A couple of years ago I was asked by a girl at work – in front of an audience of about ten people – if I was attracted to Anthony Joshua, a black boxer in Britain. I replied that I wasn’t. I was then asked why. “He’s 6′ 6″ and pure muscle,” my colleague added, “what’s not to like?” In my moment of hesitation, I wondered if it was acceptable to admit that I was only interested in white men. I thought about making something up to avoid the uncomfortable conversation that I knew would follow, but stopped myself from doing so. Why shouldn’t I be able to admit that I am only interested in white men? It’s a perfectly natural and healthy way to think. When I answered truthfully, by suggesting that I wasn’t attracted to black men and that I wanted to date a white man because I wanted white children, I was met with expressions of shock and disgust. What I remember about this encounter was the following: If I, as an open nationalist, had to pluck myself up in order to embrace the onslaught that followed, how uncomfortable must questions like this make apolitical females feel? Whereas I’d be comfortable holding a conversation about our falling fertility rates and explaining that it’s important that we choose to date our own, most females wouldn’t have that reasoning to fall back on. They’d have to admit they weren’t attracted to black men.
As we know, over time, people are more likely to say that they’d be open to dating people of other races, but their behavior paints a different picture. This highlights that people are seeking social approval for what they do and are less willing to admit something if they believe it means they’re going against the grain. As a woman – the naturally more sensitive of the two genders – this can be a difficult task to undertake. This is why I believe it’s important to lead by example. We need brave women to admit that they’re making a conscious decision to date within their own ethnic group, so that other women are more likely to follow. And there are a number of reasons for wanting to do this that we can give.
Interracial relationships are dangerous for the white woman in more than one way. From a safety point of view, as we know, black people are more likely to commit violent crime, and are overrepresented in prison populations across the West. In London, just to give one example, African Caribbeans are overrepresented in acid attacks by a whopping two hundred eighty-five percent. In addition to this, white women with mixed-race children are more likely to end up as single mothers (by a huge percentage), and mixed-race children are at a higher risk when it comes to questions of health, school experience, smoking, and drinking, among other risk variables.

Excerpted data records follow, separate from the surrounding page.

Background: an optimization exercise with open tools, aiming at small area, a short achievable clock period and few clock cycles per item. Do not read the settings as production practice.
Function was checked by simulation only, so behaviour that the tests miss may differ from the original.
Power figures rest on the tool's default switching activity, not on a simulated workload.

[design/flow/design.v]
module fp32_round_pack (
    input  wire               sign,
    input  wire               nz,
    input  wire [25:0]        norm,
    input  wire               st0,
    input  wire signed [12:0] e_lead,
    output wire [31:0]        result,
    output wire               ovf
);
    wire        subn  = (e_lead < 13'sd1);
    wire [12:0] sh_w  = 13'sd1 - e_lead;
    wire [4:0]  shamt = (sh_w > 13'd26) ? 5'd26 : sh_w[4:0];
    wire        all   = (sh_w > 13'd26);
    wire [25:0] den   = subn ? (all ? 26'd0 : norm >> shamt) : norm;
    wire        lost  = subn & (all ? (|norm) : |(norm & ~({26{1'b1}} << shamt)));
    wire [23:0] mant   = den[25:2];
    wire        guard  = den[1];
    wire        sticky = den[0] | st0 | lost;
    wire [8:0]  efield = subn ? 9'd0 : e_lead[8:0];
    wire        big    = !subn && (e_lead > 13'sd254);
    wire        rnd    = guard & (sticky | mant[0]);
    wire [31:0] rounded = {efield, mant[22:0]} + {31'd0, rnd};
    assign ovf    = nz && (big || rounded[31:23] >= 9'd255);
    assign result = (!nz || rounded[30:0] == 31'd0) ? 32'd0 : {sign, rounded[30:0]};
endmodule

The tools which have been set in motion for the demographic replacement of those of European descent are no doubt having a hugely negative effect on the health, well-being, and happiness of white women. The most obvious factor is, of course, the mass import of (often violent) non-whites into our nations and the subsequent response of the mainstream media, who are leading white women into danger intentionally by guilting them into thinking that it’s wrong to fear predators.

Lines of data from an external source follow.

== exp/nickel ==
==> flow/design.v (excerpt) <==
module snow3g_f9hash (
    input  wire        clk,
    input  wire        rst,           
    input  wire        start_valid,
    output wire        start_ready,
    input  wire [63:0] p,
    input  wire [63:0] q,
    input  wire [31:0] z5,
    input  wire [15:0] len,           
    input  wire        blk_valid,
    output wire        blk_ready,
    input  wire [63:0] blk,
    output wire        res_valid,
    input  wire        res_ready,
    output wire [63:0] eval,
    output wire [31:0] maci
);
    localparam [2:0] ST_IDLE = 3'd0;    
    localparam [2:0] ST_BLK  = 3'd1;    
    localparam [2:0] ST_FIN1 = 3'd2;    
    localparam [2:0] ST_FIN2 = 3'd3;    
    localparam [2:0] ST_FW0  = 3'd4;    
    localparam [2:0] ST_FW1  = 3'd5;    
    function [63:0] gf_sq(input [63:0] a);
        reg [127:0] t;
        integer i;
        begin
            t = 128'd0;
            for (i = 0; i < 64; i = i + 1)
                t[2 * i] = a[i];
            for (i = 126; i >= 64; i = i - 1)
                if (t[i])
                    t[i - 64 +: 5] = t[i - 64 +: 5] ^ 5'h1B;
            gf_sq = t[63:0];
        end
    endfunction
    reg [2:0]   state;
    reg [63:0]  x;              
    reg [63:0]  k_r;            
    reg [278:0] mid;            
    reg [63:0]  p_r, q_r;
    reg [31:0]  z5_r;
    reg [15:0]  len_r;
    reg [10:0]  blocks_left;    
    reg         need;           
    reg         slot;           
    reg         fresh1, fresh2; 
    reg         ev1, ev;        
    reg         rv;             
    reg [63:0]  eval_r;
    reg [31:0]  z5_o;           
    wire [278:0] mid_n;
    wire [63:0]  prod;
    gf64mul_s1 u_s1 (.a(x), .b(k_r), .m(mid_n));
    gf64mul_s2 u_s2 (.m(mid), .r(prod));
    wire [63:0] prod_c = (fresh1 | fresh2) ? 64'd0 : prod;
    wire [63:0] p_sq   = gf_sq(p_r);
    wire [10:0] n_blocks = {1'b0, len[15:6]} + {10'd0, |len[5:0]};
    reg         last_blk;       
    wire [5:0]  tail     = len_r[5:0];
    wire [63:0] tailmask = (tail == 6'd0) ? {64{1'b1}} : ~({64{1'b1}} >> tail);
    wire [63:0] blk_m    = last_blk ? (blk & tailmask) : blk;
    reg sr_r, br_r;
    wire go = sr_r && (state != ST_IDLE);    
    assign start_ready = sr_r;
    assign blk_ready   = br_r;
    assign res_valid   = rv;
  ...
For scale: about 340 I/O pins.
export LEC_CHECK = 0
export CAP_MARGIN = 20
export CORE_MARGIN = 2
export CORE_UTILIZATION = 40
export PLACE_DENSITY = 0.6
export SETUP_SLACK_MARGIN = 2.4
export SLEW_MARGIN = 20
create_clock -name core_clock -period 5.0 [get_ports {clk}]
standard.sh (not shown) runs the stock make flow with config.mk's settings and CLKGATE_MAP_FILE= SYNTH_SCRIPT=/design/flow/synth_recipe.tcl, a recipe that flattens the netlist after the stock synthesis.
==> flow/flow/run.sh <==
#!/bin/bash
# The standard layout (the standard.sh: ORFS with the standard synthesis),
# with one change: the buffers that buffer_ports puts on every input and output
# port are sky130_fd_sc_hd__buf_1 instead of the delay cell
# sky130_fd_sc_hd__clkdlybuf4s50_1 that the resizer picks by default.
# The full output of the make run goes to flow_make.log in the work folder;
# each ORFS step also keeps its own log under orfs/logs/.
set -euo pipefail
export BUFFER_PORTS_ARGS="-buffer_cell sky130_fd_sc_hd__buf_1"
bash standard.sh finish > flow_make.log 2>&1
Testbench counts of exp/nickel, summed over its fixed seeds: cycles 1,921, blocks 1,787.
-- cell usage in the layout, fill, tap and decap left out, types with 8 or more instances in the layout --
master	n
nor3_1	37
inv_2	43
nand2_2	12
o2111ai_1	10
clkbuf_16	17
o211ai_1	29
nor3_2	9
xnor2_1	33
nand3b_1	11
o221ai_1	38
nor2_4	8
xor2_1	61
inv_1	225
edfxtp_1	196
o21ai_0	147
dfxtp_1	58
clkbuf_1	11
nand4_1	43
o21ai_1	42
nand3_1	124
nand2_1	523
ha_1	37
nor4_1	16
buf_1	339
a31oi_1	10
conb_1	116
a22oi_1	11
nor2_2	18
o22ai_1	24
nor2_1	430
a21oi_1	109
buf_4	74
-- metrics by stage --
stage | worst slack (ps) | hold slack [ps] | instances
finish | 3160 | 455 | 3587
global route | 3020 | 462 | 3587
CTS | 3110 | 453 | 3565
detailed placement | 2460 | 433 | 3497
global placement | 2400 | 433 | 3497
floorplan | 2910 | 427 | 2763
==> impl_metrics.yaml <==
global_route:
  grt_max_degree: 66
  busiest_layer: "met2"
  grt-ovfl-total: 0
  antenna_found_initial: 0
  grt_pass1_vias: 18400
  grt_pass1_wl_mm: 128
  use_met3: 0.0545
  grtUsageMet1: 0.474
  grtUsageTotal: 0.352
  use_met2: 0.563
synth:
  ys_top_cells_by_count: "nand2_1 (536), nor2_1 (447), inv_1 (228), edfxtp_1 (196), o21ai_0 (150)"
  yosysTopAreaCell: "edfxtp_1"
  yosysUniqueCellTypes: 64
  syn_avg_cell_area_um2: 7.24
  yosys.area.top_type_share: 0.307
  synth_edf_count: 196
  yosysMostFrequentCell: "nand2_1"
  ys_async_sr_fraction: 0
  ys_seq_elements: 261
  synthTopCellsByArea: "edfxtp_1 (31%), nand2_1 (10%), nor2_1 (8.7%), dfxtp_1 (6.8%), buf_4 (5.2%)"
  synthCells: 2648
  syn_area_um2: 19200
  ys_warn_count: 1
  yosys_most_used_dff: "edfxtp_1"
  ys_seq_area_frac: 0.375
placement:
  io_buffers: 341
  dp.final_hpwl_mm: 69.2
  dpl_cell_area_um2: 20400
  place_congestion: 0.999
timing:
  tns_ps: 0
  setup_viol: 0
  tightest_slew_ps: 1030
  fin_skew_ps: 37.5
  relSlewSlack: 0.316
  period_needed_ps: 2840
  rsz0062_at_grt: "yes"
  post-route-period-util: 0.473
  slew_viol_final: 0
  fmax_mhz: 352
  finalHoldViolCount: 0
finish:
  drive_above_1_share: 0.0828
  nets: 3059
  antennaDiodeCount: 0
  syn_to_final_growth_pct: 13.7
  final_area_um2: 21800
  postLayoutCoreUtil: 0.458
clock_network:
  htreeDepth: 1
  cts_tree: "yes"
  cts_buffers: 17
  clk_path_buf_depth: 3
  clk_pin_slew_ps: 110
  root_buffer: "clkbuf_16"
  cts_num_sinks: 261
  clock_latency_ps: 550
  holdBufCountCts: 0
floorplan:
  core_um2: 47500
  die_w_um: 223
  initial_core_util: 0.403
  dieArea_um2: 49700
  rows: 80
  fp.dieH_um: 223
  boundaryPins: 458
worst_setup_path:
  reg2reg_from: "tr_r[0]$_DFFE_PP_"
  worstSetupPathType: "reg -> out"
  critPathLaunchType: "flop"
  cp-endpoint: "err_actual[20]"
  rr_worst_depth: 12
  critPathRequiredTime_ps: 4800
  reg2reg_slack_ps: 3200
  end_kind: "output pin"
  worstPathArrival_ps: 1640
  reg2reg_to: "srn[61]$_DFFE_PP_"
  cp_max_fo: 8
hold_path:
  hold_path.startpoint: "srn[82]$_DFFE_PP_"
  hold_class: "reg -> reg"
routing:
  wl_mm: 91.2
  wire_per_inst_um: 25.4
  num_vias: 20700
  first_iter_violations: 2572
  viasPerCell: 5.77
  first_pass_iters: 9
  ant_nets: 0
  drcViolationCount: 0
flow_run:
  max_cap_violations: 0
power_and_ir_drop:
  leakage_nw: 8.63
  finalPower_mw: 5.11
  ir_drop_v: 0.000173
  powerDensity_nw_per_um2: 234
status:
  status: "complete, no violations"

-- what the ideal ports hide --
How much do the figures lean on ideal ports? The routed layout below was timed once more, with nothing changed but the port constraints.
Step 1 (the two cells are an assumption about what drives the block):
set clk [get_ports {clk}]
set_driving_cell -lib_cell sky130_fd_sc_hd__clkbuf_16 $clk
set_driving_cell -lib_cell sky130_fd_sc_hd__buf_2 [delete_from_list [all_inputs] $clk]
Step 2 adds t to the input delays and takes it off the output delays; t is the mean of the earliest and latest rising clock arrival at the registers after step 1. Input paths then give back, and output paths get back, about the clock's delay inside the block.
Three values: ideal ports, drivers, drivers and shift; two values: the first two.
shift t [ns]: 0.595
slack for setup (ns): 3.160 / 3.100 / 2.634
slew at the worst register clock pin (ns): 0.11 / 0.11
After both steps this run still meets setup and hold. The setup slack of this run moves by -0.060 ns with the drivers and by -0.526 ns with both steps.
What follows belongs to an exercise in optimizing a design on an open flow for small area, a short achievable clock period and few clock cycles per item; a production flow would make more cautious choices. The RTL was checked by simulation tests, not by an equivalence proof against the original design. Power is estimated from default activity; no workload was simulated.

==> flow/design.v (excerpt) <==
module ad5934_ctrl (
    input  wire         clk,
    input  wire         rst,           
    input  wire         cmd_valid,
    output wire         cmd_ready,
    input  wire [167:0] cmd,
    output reg          rsp_valid,
    output wire [209:0] rsp,
    output wire         bus_req,
    output wire         bus_we,
    output wire [7:0]   bus_addr,
    output wire [7:0]   bus_wdata,
    input  wire         bus_ack,
    input  wire [7:0]   bus_rdata,
    input  wire         bus_err,
    input  wire [31:0]  poll_budget
);
    localparam [2:0] CTL_IDLE     = 3'd0,
                     CTL_STANDBY  = 3'd1,
                     CTL_INITED   = 3'd2,
                     CTL_SWEEPING = 3'd3,
                     CTL_COMPLETE = 3'd4,
                     CTL_FAULTED  = 3'd5;
    reg        rdy;                  
    reg [2:0]  ctl;
    reg        configured;
    reg        rs_ill;               
    reg        rs_ber;               
    reg        rs_flt;               
    reg        rs_emp;               
    reg        rs_enc;               
    reg        rs_f0, rs_f1, rs_f2;  
    reg        rs_c1, rs_c2;         
    reg        rs_cfg;               
    reg        rs_rmw;               
    reg        rs_rep, rs_inc, rs_cmp;   
    reg        r_sv, r_pv;           
    reg        breq, bwe;
    reg [4:0]  baddr;                
    reg [7:0]  bwdata;
    reg [7:0]  op;
    reg        is_enc, is_cfg, is_poll, is_stby, is_pd, is_init, is_strt;
    reg [33:0] S;                    
    reg [23:0] Q;                    
    reg [31:0] Creg;                 
    reg        fA;                   
    reg        chk1, chk2, chk3, ovb, ovfA, ovfB;
    reg        dv_run, dv_sec, pend, cfg_ok, cmp_pend, add_re, add_im;
    reg [4:0]  dv_cnt;
    reg        tof, to_r;
    reg        x_S, x_fp1, y_Cn, y_Cp, y_sx, a_cin;
    reg        it0b;                 
    reg [24:0] p_start, p_inc;
    reg [8:0]  p_ninc;
    reg [15:0] p_rep;
    reg [8:0]  idx;                  
    reg [15:0] cnt;                  
    reg [31:0] sum_re;               
    reg [31:0] sum_im;               
    reg [31:0] fp1;                  
    reg [33:0] pf;                   
    wire [7:0] cop = cmd[7:0];
    wire       ctl_is = (ctl == CTL_IDLE) || (ctl == CTL_STANDBY);
    reg        c_legal, c_bus, c_div;
  ...
Size: ~2500 cells after synthesis, roughly 0.023 mm² of cells after synthesis.
export LEC_CHECK = 0
export CAP_MARGIN = 20
export CORE_MARGIN = 2
export CORE_UTILIZATION = 66
export CTS_CLUSTER_DIAMETER = 100
export CTS_CLUSTER_SIZE = 20
export PLACE_DENSITY = 0.78
export SETUP_SLACK_MARGIN = 4.5
export SLEW_MARGIN = 20
create_clock -name core_clock -period 8.0 [get_ports {clk}]
standard.sh (not shown) runs the stock make flow with config.mk's settings and CLKGATE_MAP_FILE= SYNTH_SCRIPT=/design/flow/synth_recipe.tcl, a recipe that flattens the netlist after the stock synthesis.
==> flow/flow/run.sh <==
#!/bin/bash
# Standard layout, with the port buffers made of the smallest buffer cell.
set -euo pipefail
bash standard.sh 'BUFFER_PORTS_ARGS=-buffer_cell sky130_fd_sc_hd__buf_1' finish > orfs_make.log 2>&1
The first run finished with timing, DRC and antenna clean.
Testbench counts at the start, summed over its fixed seeds: cycles 52,357, commands 4,800.
Rerun with:
Settings changed: CORE_UTILIZATION 66 to 60, PLACE_DENSITY 0.78 to 0.72, SETUP_SLACK_MARGIN 4.5 to 4.65.
Setup slack gets better by 0.15 ns; cell area came out higher by a few percent; register-to-register slack gets better by 0.15 ns; power is about the same; first-iteration DRC count came out lower by about a fifth; wire length came out lower slightly; utilization came out lower by 4.8 points; via count came out lower by a few percent.
Rerun with:
Settings changed: CTS_CLUSTER_DIAMETER 100 to unset, SETUP_SLACK_MARGIN 4.65 to 4.5.
What happened: The new run completed without violations; cell area is about the same; worst setup slack loses 0.17 ns; non-clock buffer count fell by 32; area after synthesis does not change; die area does not change; maximum frequency decreases by a few percent; sequential share of layout area came out lower by 0.19 points; cell count is about the same.
Rerun with:
Settings changed: CORE_UTILIZATION 60 to 50, CTS_CLUSTER_SIZE 20 to unset, PLACE_DENSITY 0.72 to 0.65.
Worst setup slack degrades by 0.0044 ns. Maximum frequency barely changes. Flip-flop and latch count is unchanged. Hold slack gains 0.0079 ns. Wire length climbs by 3.1%. Global-route usage fell by 7.0 points. Power came out higher by 1.2%. Design area went up by 1.9%. Register-to-register slack hardly moves. Clock power rose by about 3%. Via count came out lower by 1.8%.

* * *

ad5934_ctrl, a different RTL version from the one above (not shown whole).
Size in the first run: roughly 440 I/O pins, about 23000 um^2 of cells after synthesis.
// ad5934_ctrl
module ad5934_ctrl (
    input  wire         clk,
    input  wire         rst,           
    input  wire         cmd_valid,
    output wire         cmd_ready,
    input  wire [167:0] cmd,
    output reg          rsp_valid,
    output wire [209:0] rsp,
    output wire         bus_req,
    output wire         bus_we,
    output wire [7:0]   bus_addr,
    output wire [7:0]   bus_wdata,
    input  wire         bus_ack,
    input  wire [7:0]   bus_rdata,
    input  wire         bus_err,
    input  wire [31:0]  poll_budget
);
    localparam [2:0] CTL_IDLE     = 3'd0,
                     CTL_STANDBY  = 3'd1,
                     CTL_INITED   = 3'd2,
                     CTL_SWEEPING = 3'd3,
                     CTL_COMPLETE = 3'd4,
                     CTL_FAULTED  = 3'd5;
    reg        rdy;                  
    reg [2:0]  ctl;
    reg        configured;
    reg [2:0]  r_status;
    reg        r_sv, r_pv, r_code;
    reg        r_ill, r_ber, r_stf, r_i1, r_i2;
    reg        c_clr, c_inc, c_cmp, c_rep, c_fz, c_finc, c_cfg;
    reg        breq, bwe;
    reg [4:0]  baddr;                
    reg [7:0]  bwdata;
    reg [7:0]  op;
    reg [32:0] S;                    
    reg [23:0] Q;                    
    reg [31:0] Creg;                 
    reg        fA;                   
    reg        chk1, chk2, ovfA;
    reg        dv_run, dv_sec, pend, cfg_ok, cmp_pend, add_re, add_im;
    reg [4:0]  dv_cnt;
    reg [24:0] p_start, p_inc;
    reg [8:0]  p_ninc;
    reg [15:0] p_rep;
    reg [8:0]  idx;                  
    reg [15:0] cnt;                  
    reg [31:0] sum_re;               
    reg [31:0] sum_im;               
    reg [31:0] fp1;                  
    reg [33:0] pf;                   
    wire [7:0] cop = cmd[7:0];
    wire       ctl_is = (ctl == CTL_IDLE) || (ctl == CTL_STANDBY);
    reg        c_legal, c_bus, c_div;
    always @(*) begin
        c_bus = 1'b0;
        c_div = 1'b0;
        case (cop)
  ...
clock: 8.0 ns
lec_check: 0
cap_margin: 20
core_margin: 2
core_utilization: 55
place_density: 0.7
setup_slack_margin: 4.5
slew_margin: 20
Scripts as last shown in full above: flow/flow/run.sh
Testbench counts at the start, summed over its fixed seeds: cycles 52,207, commands 4,800.
Rerun with:
Settings changed: SETUP_SLACK_MARGIN 4.5 to default.
Clock skew is about the same.
Routed wire length goes down by 7.7%.
Cell area goes down by about 9%.
Synthesized area stays the same.
Worst setup slack loses 1700 ps.
Clock power barely changes.
Core utilization goes down by 6.2 points.

* * *

RTL: one of the versions met above, not the one the previous note started from.
Size in the first run: ~2,500 cells after synthesis, roughly 400 flip-flops, roughly 440 I/O pins, about 23,000 µm² of cells after synthesis.
Settings: LEC_CHECK=0, CAP_MARGIN=20, CORE_MARGIN=2, CORE_UTILIZATION=60, CTS_CLUSTER_DIAMETER=100, CTS_CLUSTER_SIZE=20, PLACE_DENSITY=0.72, SETUP_SLACK_MARGIN=4.75, SLEW_MARGIN=20; clock period 8.0 ns.
Scripts as last shown in full above: flow/flow/run.sh
Testbench counts at the start, summed over its fixed seeds: cycles 52,357, commands 4,800.
Edit:
Settings changed: CORE_UTILIZATION 60 to 50, CTS_CLUSTER_DIAMETER 100 to unset, CTS_CLUSTER_SIZE 20 to unset, PLACE_DENSITY 0.72 to 0.65, SETUP_SLACK_MARGIN 4.75 to 4.2.
=>
- worst hold slack got worse by 0.013 ns
- critical path depth falls by 11
- synthesized cell count is unchanged
- clock skew falls by 0.036 ns
- global-route usage shrinks by 6.2 points
- non-clock buffer count came out lower by 75
Edit:
Settings changed: SETUP_SLACK_MARGIN 4.2 to 4.8.
The changed run produced a clean layout.
Global-route usage rises by 2.1 points.
Final area rises by 16%.
Synthesized cell count is unchanged.
Edit:
Settings changed: CORE_UTILIZATION 50 to 60, CTS_CLUSTER_DIAMETER set to 100, CTS_CLUSTER_SIZE set to 20, PLACE_DENSITY 0.65 to 0.72, SETUP_SLACK_MARGIN 4.8 to 4.5.
After rerunning: Die area is lower by about a fifth. Routed wire length drops by roughly a tenth. Clock-buffer cell count goes down by 24. Area after synthesis stays the same. Cell count fell by a little under a tenth. Maximum frequency drops by a few percent. Cell area shrinks by about a fifth.

* * *

Another version of the RTL of ad5934_ctrl (not shown whole).
Size: about 2700 cells after synthesis, ~380 flip-flops.
==> flow/design.v (excerpt) <==
module ad5934_ctrl (
    input  wire         clk,
    input  wire         rst,           
    input  wire         cmd_valid,
    output wire         cmd_ready,
    input  wire [167:0] cmd,
    output reg          rsp_valid,
    output wire [209:0] rsp,
    output wire         bus_req,
    output wire         bus_we,
    output wire [7:0]   bus_addr,
    output wire [7:0]   bus_wdata,
    input  wire         bus_ack,
    input  wire [7:0]   bus_rdata,
    input  wire         bus_err,
    input  wire [31:0]  poll_budget
);
clock: 8.0 ns
lec_check: 0
cap_margin: 20
core_margin: 2
core_utilization: 55
place_density: 0.7
slew_margin: 20
run.sh (not shown) runs the stock make flow with config.mk's settings and CLKGATE_MAP_FILE= SYNTH_SCRIPT=/design/flow/synth_recipe.tcl, a recipe that flattens the netlist after the stock synthesis.
Stock flow here: none of the scripts above is used.
Testbench counts at the start, summed over its fixed seeds: cycles 52,207, commands 4,800.
==> next run, changes <==
==> flow/flow/run.sh (new file) <==
#!/bin/bash
# Standard layout, with the port buffers made of the smallest buffer cell.
set -euo pipefail
bash standard.sh 'BUFFER_PORTS_ARGS=-buffer_cell sky130_fd_sc_hd__buf_1' finish > orfs_make.log 2>&1
==> flow/standard.sh (new file) <==
#!/bin/bash
# synth_recipe.tcl (not shown) runs the flow's synth.tcl, then flattens the netlist and writes it again
# the make line also repeats each setting of config.mk as NAME=value (left out here)
make -C /OpenROAD-flow-scripts/flow DESIGN_CONFIG=/design/flow/config.mk WORK_HOME=/design/flow/orfs CLKGATE_MAP_FILE= SYNTH_SCRIPT=/design/flow/synth_recipe.tcl "${@:-finish}"
removed: flow/run.sh
After rerunning: Clock skew drops by 0.0079 ns. Combinational power drops by about 15%. Hold slack loses 0.018 ns. Worst setup slack gains 0.089 ns. Count of clock-buffer cells in the layout climbs by 11. Power drops by 2.8%. Maximum frequency climbs by about 1.3%. Routed wire length drops by 2.0%.

* * *

## run a
ad5934_ctrl, a different RTL version from the one above (not shown whole).
Size: roughly 440 I/O pins, about 24000 um2 of cells after synthesis.
clock: 8.0 ns
lec_check: 0
cap_margin: 20
core_margin: 2
core_utilization: 50
cts_buf_list: sky130_fd_sc_hd__clkbuf_8
place_density: 0.65
setup_slack_margin: 4.5
slew_margin: 20
standard.sh (not shown) runs the stock make flow with config.mk's settings and CLKGATE_MAP_FILE= SYNTH_SCRIPT=/design/flow/synth_recipe.tcl, a recipe that flattens the netlist after the stock synthesis.
==> flow/flow/run.sh <==
#!/bin/bash
# Standard layout, with the port buffers made of the smallest buffer cell.
set -euo pipefail
bash standard.sh 'BUFFER_PORTS_ARGS=-buffer_cell sky130_fd_sc_hd__buf_1' finish > orfs_make.log 2>&1
Run a | status: complete | timing, DRC, antenna: pass
Testbench counts of run a, summed over its fixed seeds: cycles 52,357, commands 4,800.
[inputs] run b vs run a
- a deleted CTS_BUF_LIST that had been sky130_fd_sc_hd__clkbuf_8
Notes after the runs:
- Of run b and run a, the run reporting the higher delay of the slowest cell on the worst path was run b.
- Run b vs run a, sum of routed wire segments on met1 went down by 1.0%.
- Run a → run b: maximum frequency climbed 3.5%, depth of the worst hold-timing path went down 1.
- Summary of run b over run a: cell area after layout now sits higher, sum of internal, switching and leakage power up 5.6%, share of the core filled with cells saw an increase, final layout net count now sits lower, final worst-path setup slack went up 120 ps.
- Cmp run b and run a / first-pass GRT wire length / lower: run b
- The power in combinational cells reported for run b is smaller than that of run a by about 1%.

* * *

Another version of the RTL of ad5934_ctrl (not shown whole).
For scale: ~400 flip-flops, about 440 I/O pins, ~23000 um2 of cells after synthesis.
Design ad5934_ctrl, start of the top module:
module ad5934_ctrl (
    input  wire         clk,
    input  wire         rst,           
    input  wire         cmd_valid,
    output wire         cmd_ready,
    input  wire [167:0] cmd,
    output reg          rsp_valid,
    output wire [209:0] rsp,
    output wire         bus_req,
    output wire         bus_we,
    output wire [7:0]   bus_addr,
    output wire [7:0]   bus_wdata,
    input  wire         bus_ack,
    input  wire [7:0]   bus_rdata,
    input  wire         bus_err,
    input  wire [31:0]  poll_budget
);
Settings: LEC_CHECK=0, CAP_MARGIN=20, CORE_MARGIN=2, CORE_UTILIZATION=60, CTS_CLUSTER_SIZE=20, PLACE_DENSITY=0.72, SETUP_SLACK_MARGIN=4.5, SLEW_MARGIN=20; clock period 8.0 ns.
Scripts as last shown in full above: flow/flow/run.sh
Testbench counts at the start, summed over its fixed seeds: cycles 52,207, commands 4,800.
Edit:
--- a/flow/config.mk
+++ b/flow/config.mk
@@ -8,7 +8,6 @@
 export CAP_MARGIN = 20
 export CORE_MARGIN = 2
-export CORE_UTILIZATION = 60
-export CTS_CLUSTER_SIZE = 20
-export PLACE_DENSITY = 0.72
+export CORE_UTILIZATION = 50
+export PLACE_DENSITY = 0.65
 export SETUP_SLACK_MARGIN = 4.5
 export SLEW_MARGIN = 20
Outcome: Routed wire length goes up by a few percent. First-iteration DRC count shrinks by about a fifth. Synthesized cell count is unchanged. Register-to-register slack improves by 0.02 ns. Clock-buffer cell count decreases by 2.

==> separate check: timing with driven ports <==
No port has a modelled driver above. Below, the same layouts with a new extraction and two added sets of constraints. Step 1 sets driving cells, clkbuf_16 on the clock port and buf_2 on the other inputs (assumed; they add their load-dependent delay and slew). Step 2, shift: input delay + t, output delay - t, t = (earliest + latest rising clock arrival at the registers) / 2. This alone moves slack from input paths to output paths. Slacks: ideal ports / drivers / drivers and shift; pairs: ideal ports / drivers.
run	shift t [ns]	setup slack, ns	latest minus earliest clock arrival (ns)
the first run of note 1	0.615	4.505 / 4.481 / 4.144	0.036 / 0.036
the second run of note 1	0.636	4.658 / 4.599 / 4.142	0.034 / 0.034
the third run of note 1	0.653	4.493 / 4.493 / 4.082	0.031 / 0.031
the fourth run of note 1	0.641	4.488 / 4.484 / 4.136	0.016 / 0.016
the first run of note 2	0.649	3.803 / 3.803 / 3.606	0.031 / 0.031
the second run of note 2	0.633	2.084 / 2.084 / 2.084	0.028 / 0.028
the first run of note 3	0.637	4.527 / 4.527 / 4.233	0.051 / 0.051
the second run of note 3	0.651	4.303 / 4.242 / 3.744	0.015 / 0.015
the third run of note 3	0.651	4.588 / 4.588 / 4.201	0.021 / 0.020
the fourth run of note 3	0.628	4.504 / 4.504 / 4.014	0.045 / 0.044
the first run of note 4	0.639	1.218 / 1.218 / 1.218	0.029 / 0.029
the second run of note 4	0.636	1.307 / 1.307 / 1.307	0.021 / 0.022
run a	0.716	4.334 / 4.334 / 3.998	0.043 / 0.044
run b	0.649	4.458 / 4.458 / 3.977	0.020 / 0.020
the first run of note 6	0.653	4.447 / 4.412 / 3.960	0.025 / 0.026
the second run of note 6	0.644	4.469 / 4.462 / 3.921	0.021 / 0.022
After both steps every run listed still meets setup and hold. For the second run of note 3, which loses most, drivers alone change the setup slack by -0.061 ns; drivers and shift together by -0.559 ns.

I truly believe that the answer – and the key to our long-term fulfillment – is nationalism. Not only will this keep us safe on a physical level and allow us to live in more homogeneous, secure environments, but it will also allow us to experience an awareness of local community, healthy traditions, and natural order, all of which can only be achieved, for the most part, among our own.
Laura Towler is an editor and writer with Defend Europa.